Permission has been given for brands to engage us in our most personal, private and intimate worlds. More people now accept brands as active players in these previously locked cultural spaces — using their voices and platforms change minds and behaviours.  

Bigger brands have permission to go there

This is all leading us to an opportunity for more established brands. While smaller, more ambitious brands (with less to lose) have been first movers in taboo-busting, now is the time for larger, more established brands to take a cue. Bigger brands have an opportunity to take a bolder approach, to play a more active and engaged role in more heart-felt areas of consumer life. They have a chance to push their own boundaries, participate in new social openness and push culture forward.  
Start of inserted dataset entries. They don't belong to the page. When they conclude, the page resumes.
File: src/rtl/syn_io_pkg.sv
// Shared types and widths for the synapse I/O client.
package syn_io_pkg;

  localparam int SYN_DATA_W = 128;
  localparam int SYN_PAT_W  = 8;

  typedef enum logic [2:0] {
    IDLE,
    START,
    WAIT_BUSY,
    COLLECT,
    RESP
  } syn_state_e;

  typedef struct packed {
    logic [2*SYN_DATA_W-1:0] data;
    logic [SYN_PAT_W-1:0]    pat_ctr;
    logic                    err;
  } syn_rsp_t;

endpackage

File: src/rtl/syn_io_client_beat_buf.sv
// Two-channel result capture buffer with per-channel arrival and duplicate tracking.
module syn_io_beat_buf
  import syn_io_pkg::*;
#(
  parameter int DATA_W = SYN_DATA_W,
  parameter int PAT_W  = SYN_PAT_W
) (
  input  logic                clk,
  input  logic                reset,
  input  logic                clear,
  input  logic                capture,
  input  logic                channel,
  input  logic [DATA_W-1:0]   data,
  input  logic [PAT_W-1:0]    pat_ctr,
  output logic [2*DATA_W-1:0] buf_data,
  output logic [PAT_W-1:0]    buf_pat_ctr,
  output logic                got0,
  output logic                got1,
  output logic                dup_err
);

  always_ff @(posedge clk or posedge reset) begin
    if (reset) begin
      buf_data    <= '0;
      buf_pat_ctr <= '0;
      got0        <= 1'b0;
      got1        <= 1'b0;
      dup_err     <= 1'b0;
    end else if (clear) begin
      buf_data    <= '0;
      buf_pat_ctr <= '0;
      got0        <= 1'b0;
      got1        <= 1'b0;
      dup_err     <= 1'b0;
    end else if (capture) begin
      // A repeated channel still overwrites its half; the error is sticky.
      if (channel) begin
        buf_data[2*DATA_W-1:DATA_W] <= data;
        got1                        <= 1'b1;
        if (got1) dup_err <= 1'b1;
      end else begin
        buf_data[DATA_W-1:0] <= data;
        got0                 <= 1'b1;
        if (got0) dup_err <= 1'b1;
      end
      buf_pat_ctr <= pat_ctr;
    end
  end

endmodule

File: src/rtl/syn_io_client.sv
// Client controller for the synapse I/O port: start, collect two beats, respond.
// Optional watchdog on WAIT_BUSY/COLLECT enabled by SYN_IO_CLIENT_TIMEOUT_EN.
module syn_io_client
  import syn_io_pkg::*;
#(
  parameter int DATA_W      = SYN_DATA_W,
  parameter int PAT_W       = SYN_PAT_W,
  parameter int TIMEOUT_CYC = 64
) (
  input  logic                clk,
  input  logic                reset,
  input  logic                cmd_valid,
  output logic                cmd_ready,
  output logic                syn_start,
  input  logic                syn_busy,
  input  logic                syn2client_valid,
  input  logic                syn2client_channel,
  input  logic [DATA_W-1:0]   syn2client_data,
  input  logic [PAT_W-1:0]    syn2client_pat_ctr,
  output logic                rsp_valid,
  input  logic                rsp_ready,
  output logic [2*DATA_W-1:0] rsp_data,
  output logic [PAT_W-1:0]    rsp_pat_ctr,
  output logic                rsp_err
);

  syn_state_e state, state_n;
  logic       cmd_ready_n, syn_start_n, rsp_valid_n, rsp_err_n;
  logic       buf_clear, beat_en;
  logic       got0, got1, dup_err;

  assign beat_en = syn2client_valid && ((state == WAIT_BUSY) || (state == COLLECT));

  syn_io_beat_buf #(
    .DATA_W (DATA_W),
    .PAT_W  (PAT_W)
  ) u_beat_buf (
    .clk         (clk),
    .reset       (reset),
    .clear       (buf_clear),
    .capture     (beat_en),
    .channel     (syn2client_channel),
    .data        (syn2client_data),
    .pat_ctr     (syn2client_pat_ctr),
    .buf_data    (rsp_data),
    .buf_pat_ctr (rsp_pat_ctr),
    .got0        (got0),
    .got1        (got1),
    .dup_err     (dup_err)
  );

`ifdef SYN_IO_CLIENT_TIMEOUT_EN
  localparam int TW = $clog2(TIMEOUT_CYC + 1);
  logic [TW-1:0] tcnt;
  logic          timeout_hit;

  always_ff @(posedge clk or posedge reset) begin
    if (reset) begin
      tcnt <= '0;
    end else if (state == START) begin
      tcnt <= '0;
    end else if ((state == WAIT_BUSY) || (state == COLLECT)) begin
      tcnt <= tcnt + 1'b1;
    end
  end

  // Decided one count early so the registered rsp_valid lands as the count reaches TIMEOUT_CYC.
  assign timeout_hit = ((state == WAIT_BUSY) || (state == COLLECT)) &&
                       (tcnt == TW'(TIMEOUT_CYC - 1));
`endif

  always_comb begin
    state_n   = state;
    rsp_err_n = rsp_err;
    buf_clear = 1'b0;
    unique case (state)
      IDLE: begin
        if (cmd_valid && cmd_ready) begin
          state_n   = START;
          buf_clear = 1'b1;
          rsp_err_n = 1'b0;
        end
      end
      START:     state_n = WAIT_BUSY;
      WAIT_BUSY: if (syn_busy || syn2client_valid) state_n = COLLECT;
      COLLECT: begin
        if (!syn_busy && !syn2client_valid) begin
          state_n   = RESP;
          rsp_err_n = dup_err | ~got0 | ~got1;
        end
      end
      RESP:      if (rsp_valid && rsp_ready) state_n = IDLE;
      default:   state_n = IDLE;
    endcase
`ifdef SYN_IO_CLIENT_TIMEOUT_EN
    if (timeout_hit) begin
      state_n   = RESP;
      rsp_err_n = 1'b1;
    end
`endif
    // Outputs are registered from the next state, so they track the state register exactly.
    cmd_ready_n = (state_n == IDLE);
    syn_start_n = (state_n == START);
    rsp_valid_n = (state_n == RESP);
  end

  always_ff @(posedge clk or posedge reset) begin
    if (reset) begin
      state     <= IDLE;
      cmd_ready <= 1'b0;
      syn_start <= 1'b0;
      rsp_valid <= 1'b0;
      rsp_err   <= 1'b0;
    end else begin
      state     <= state_n;
      cmd_ready <= cmd_ready_n;
      syn_start <= syn_start_n;
      rsp_valid <= rsp_valid_n;
      rsp_err   <= rsp_err_n;
    end
  end

endmodule

File: config.mk
export PLATFORM = sky130hd
export DESIGN_NAME = syn_io_client
export DESIGN_NICKNAME = d
export VERILOG_FILES = /design/src/rtl/syn_io_pkg.sv /design/src/rtl/syn_io_client_beat_buf.sv /design/src/rtl/syn_io_client.sv
export SDC_FILE = /design/constraint.sdc
export NUM_CORES = 1
export LEC_CHECK = 0
export ABC_CLOCK_PERIOD_IN_PS = 27200
export CORE_MARGIN = 5
export CORE_UTILIZATION = 40
export CTS_CLUSTER_DIAMETER = 100
export DETAILED_ROUTE_END_ITERATION = 10
export PLACE_DENSITY = 0.85
export SKIP_CTS_REPAIR_TIMING = 1
export SLEW_MARGIN = 20
export SYNTH_ARGS = -nofsm -noshare
export SYNTH_HDL_FRONTEND = slang
export SYNTH_SLANG_ARGS = --single-unit
export TNS_END_PERCENT = 100
File: constraint.sdc
create_clock -name clk -period 27.2 [get_ports clk]
set_input_delay 5.44 -clock clk [delete_from_list [all_inputs] [get_ports clk]]
set_output_delay 5.44 -clock clk [all_outputs]
set_load 0.005 [all_outputs]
To succeed, bigger brands must be sincere, and they must walk the walk. They need to ensure their products and services actively help bust taboos. Not following through can be disastrous. Look no further than Bud Light using trans activist Dylan Mulvaney to sell more beer or the oldie but goodie Kendall Jenner Pepsi ad.

But with genuine intentions, and genuinely good products and services, the door is open for many more brands to join the cultural moment of openness. They need only the bravery to commit to things that society still feels uncomfortable about. They need only ‘go there.’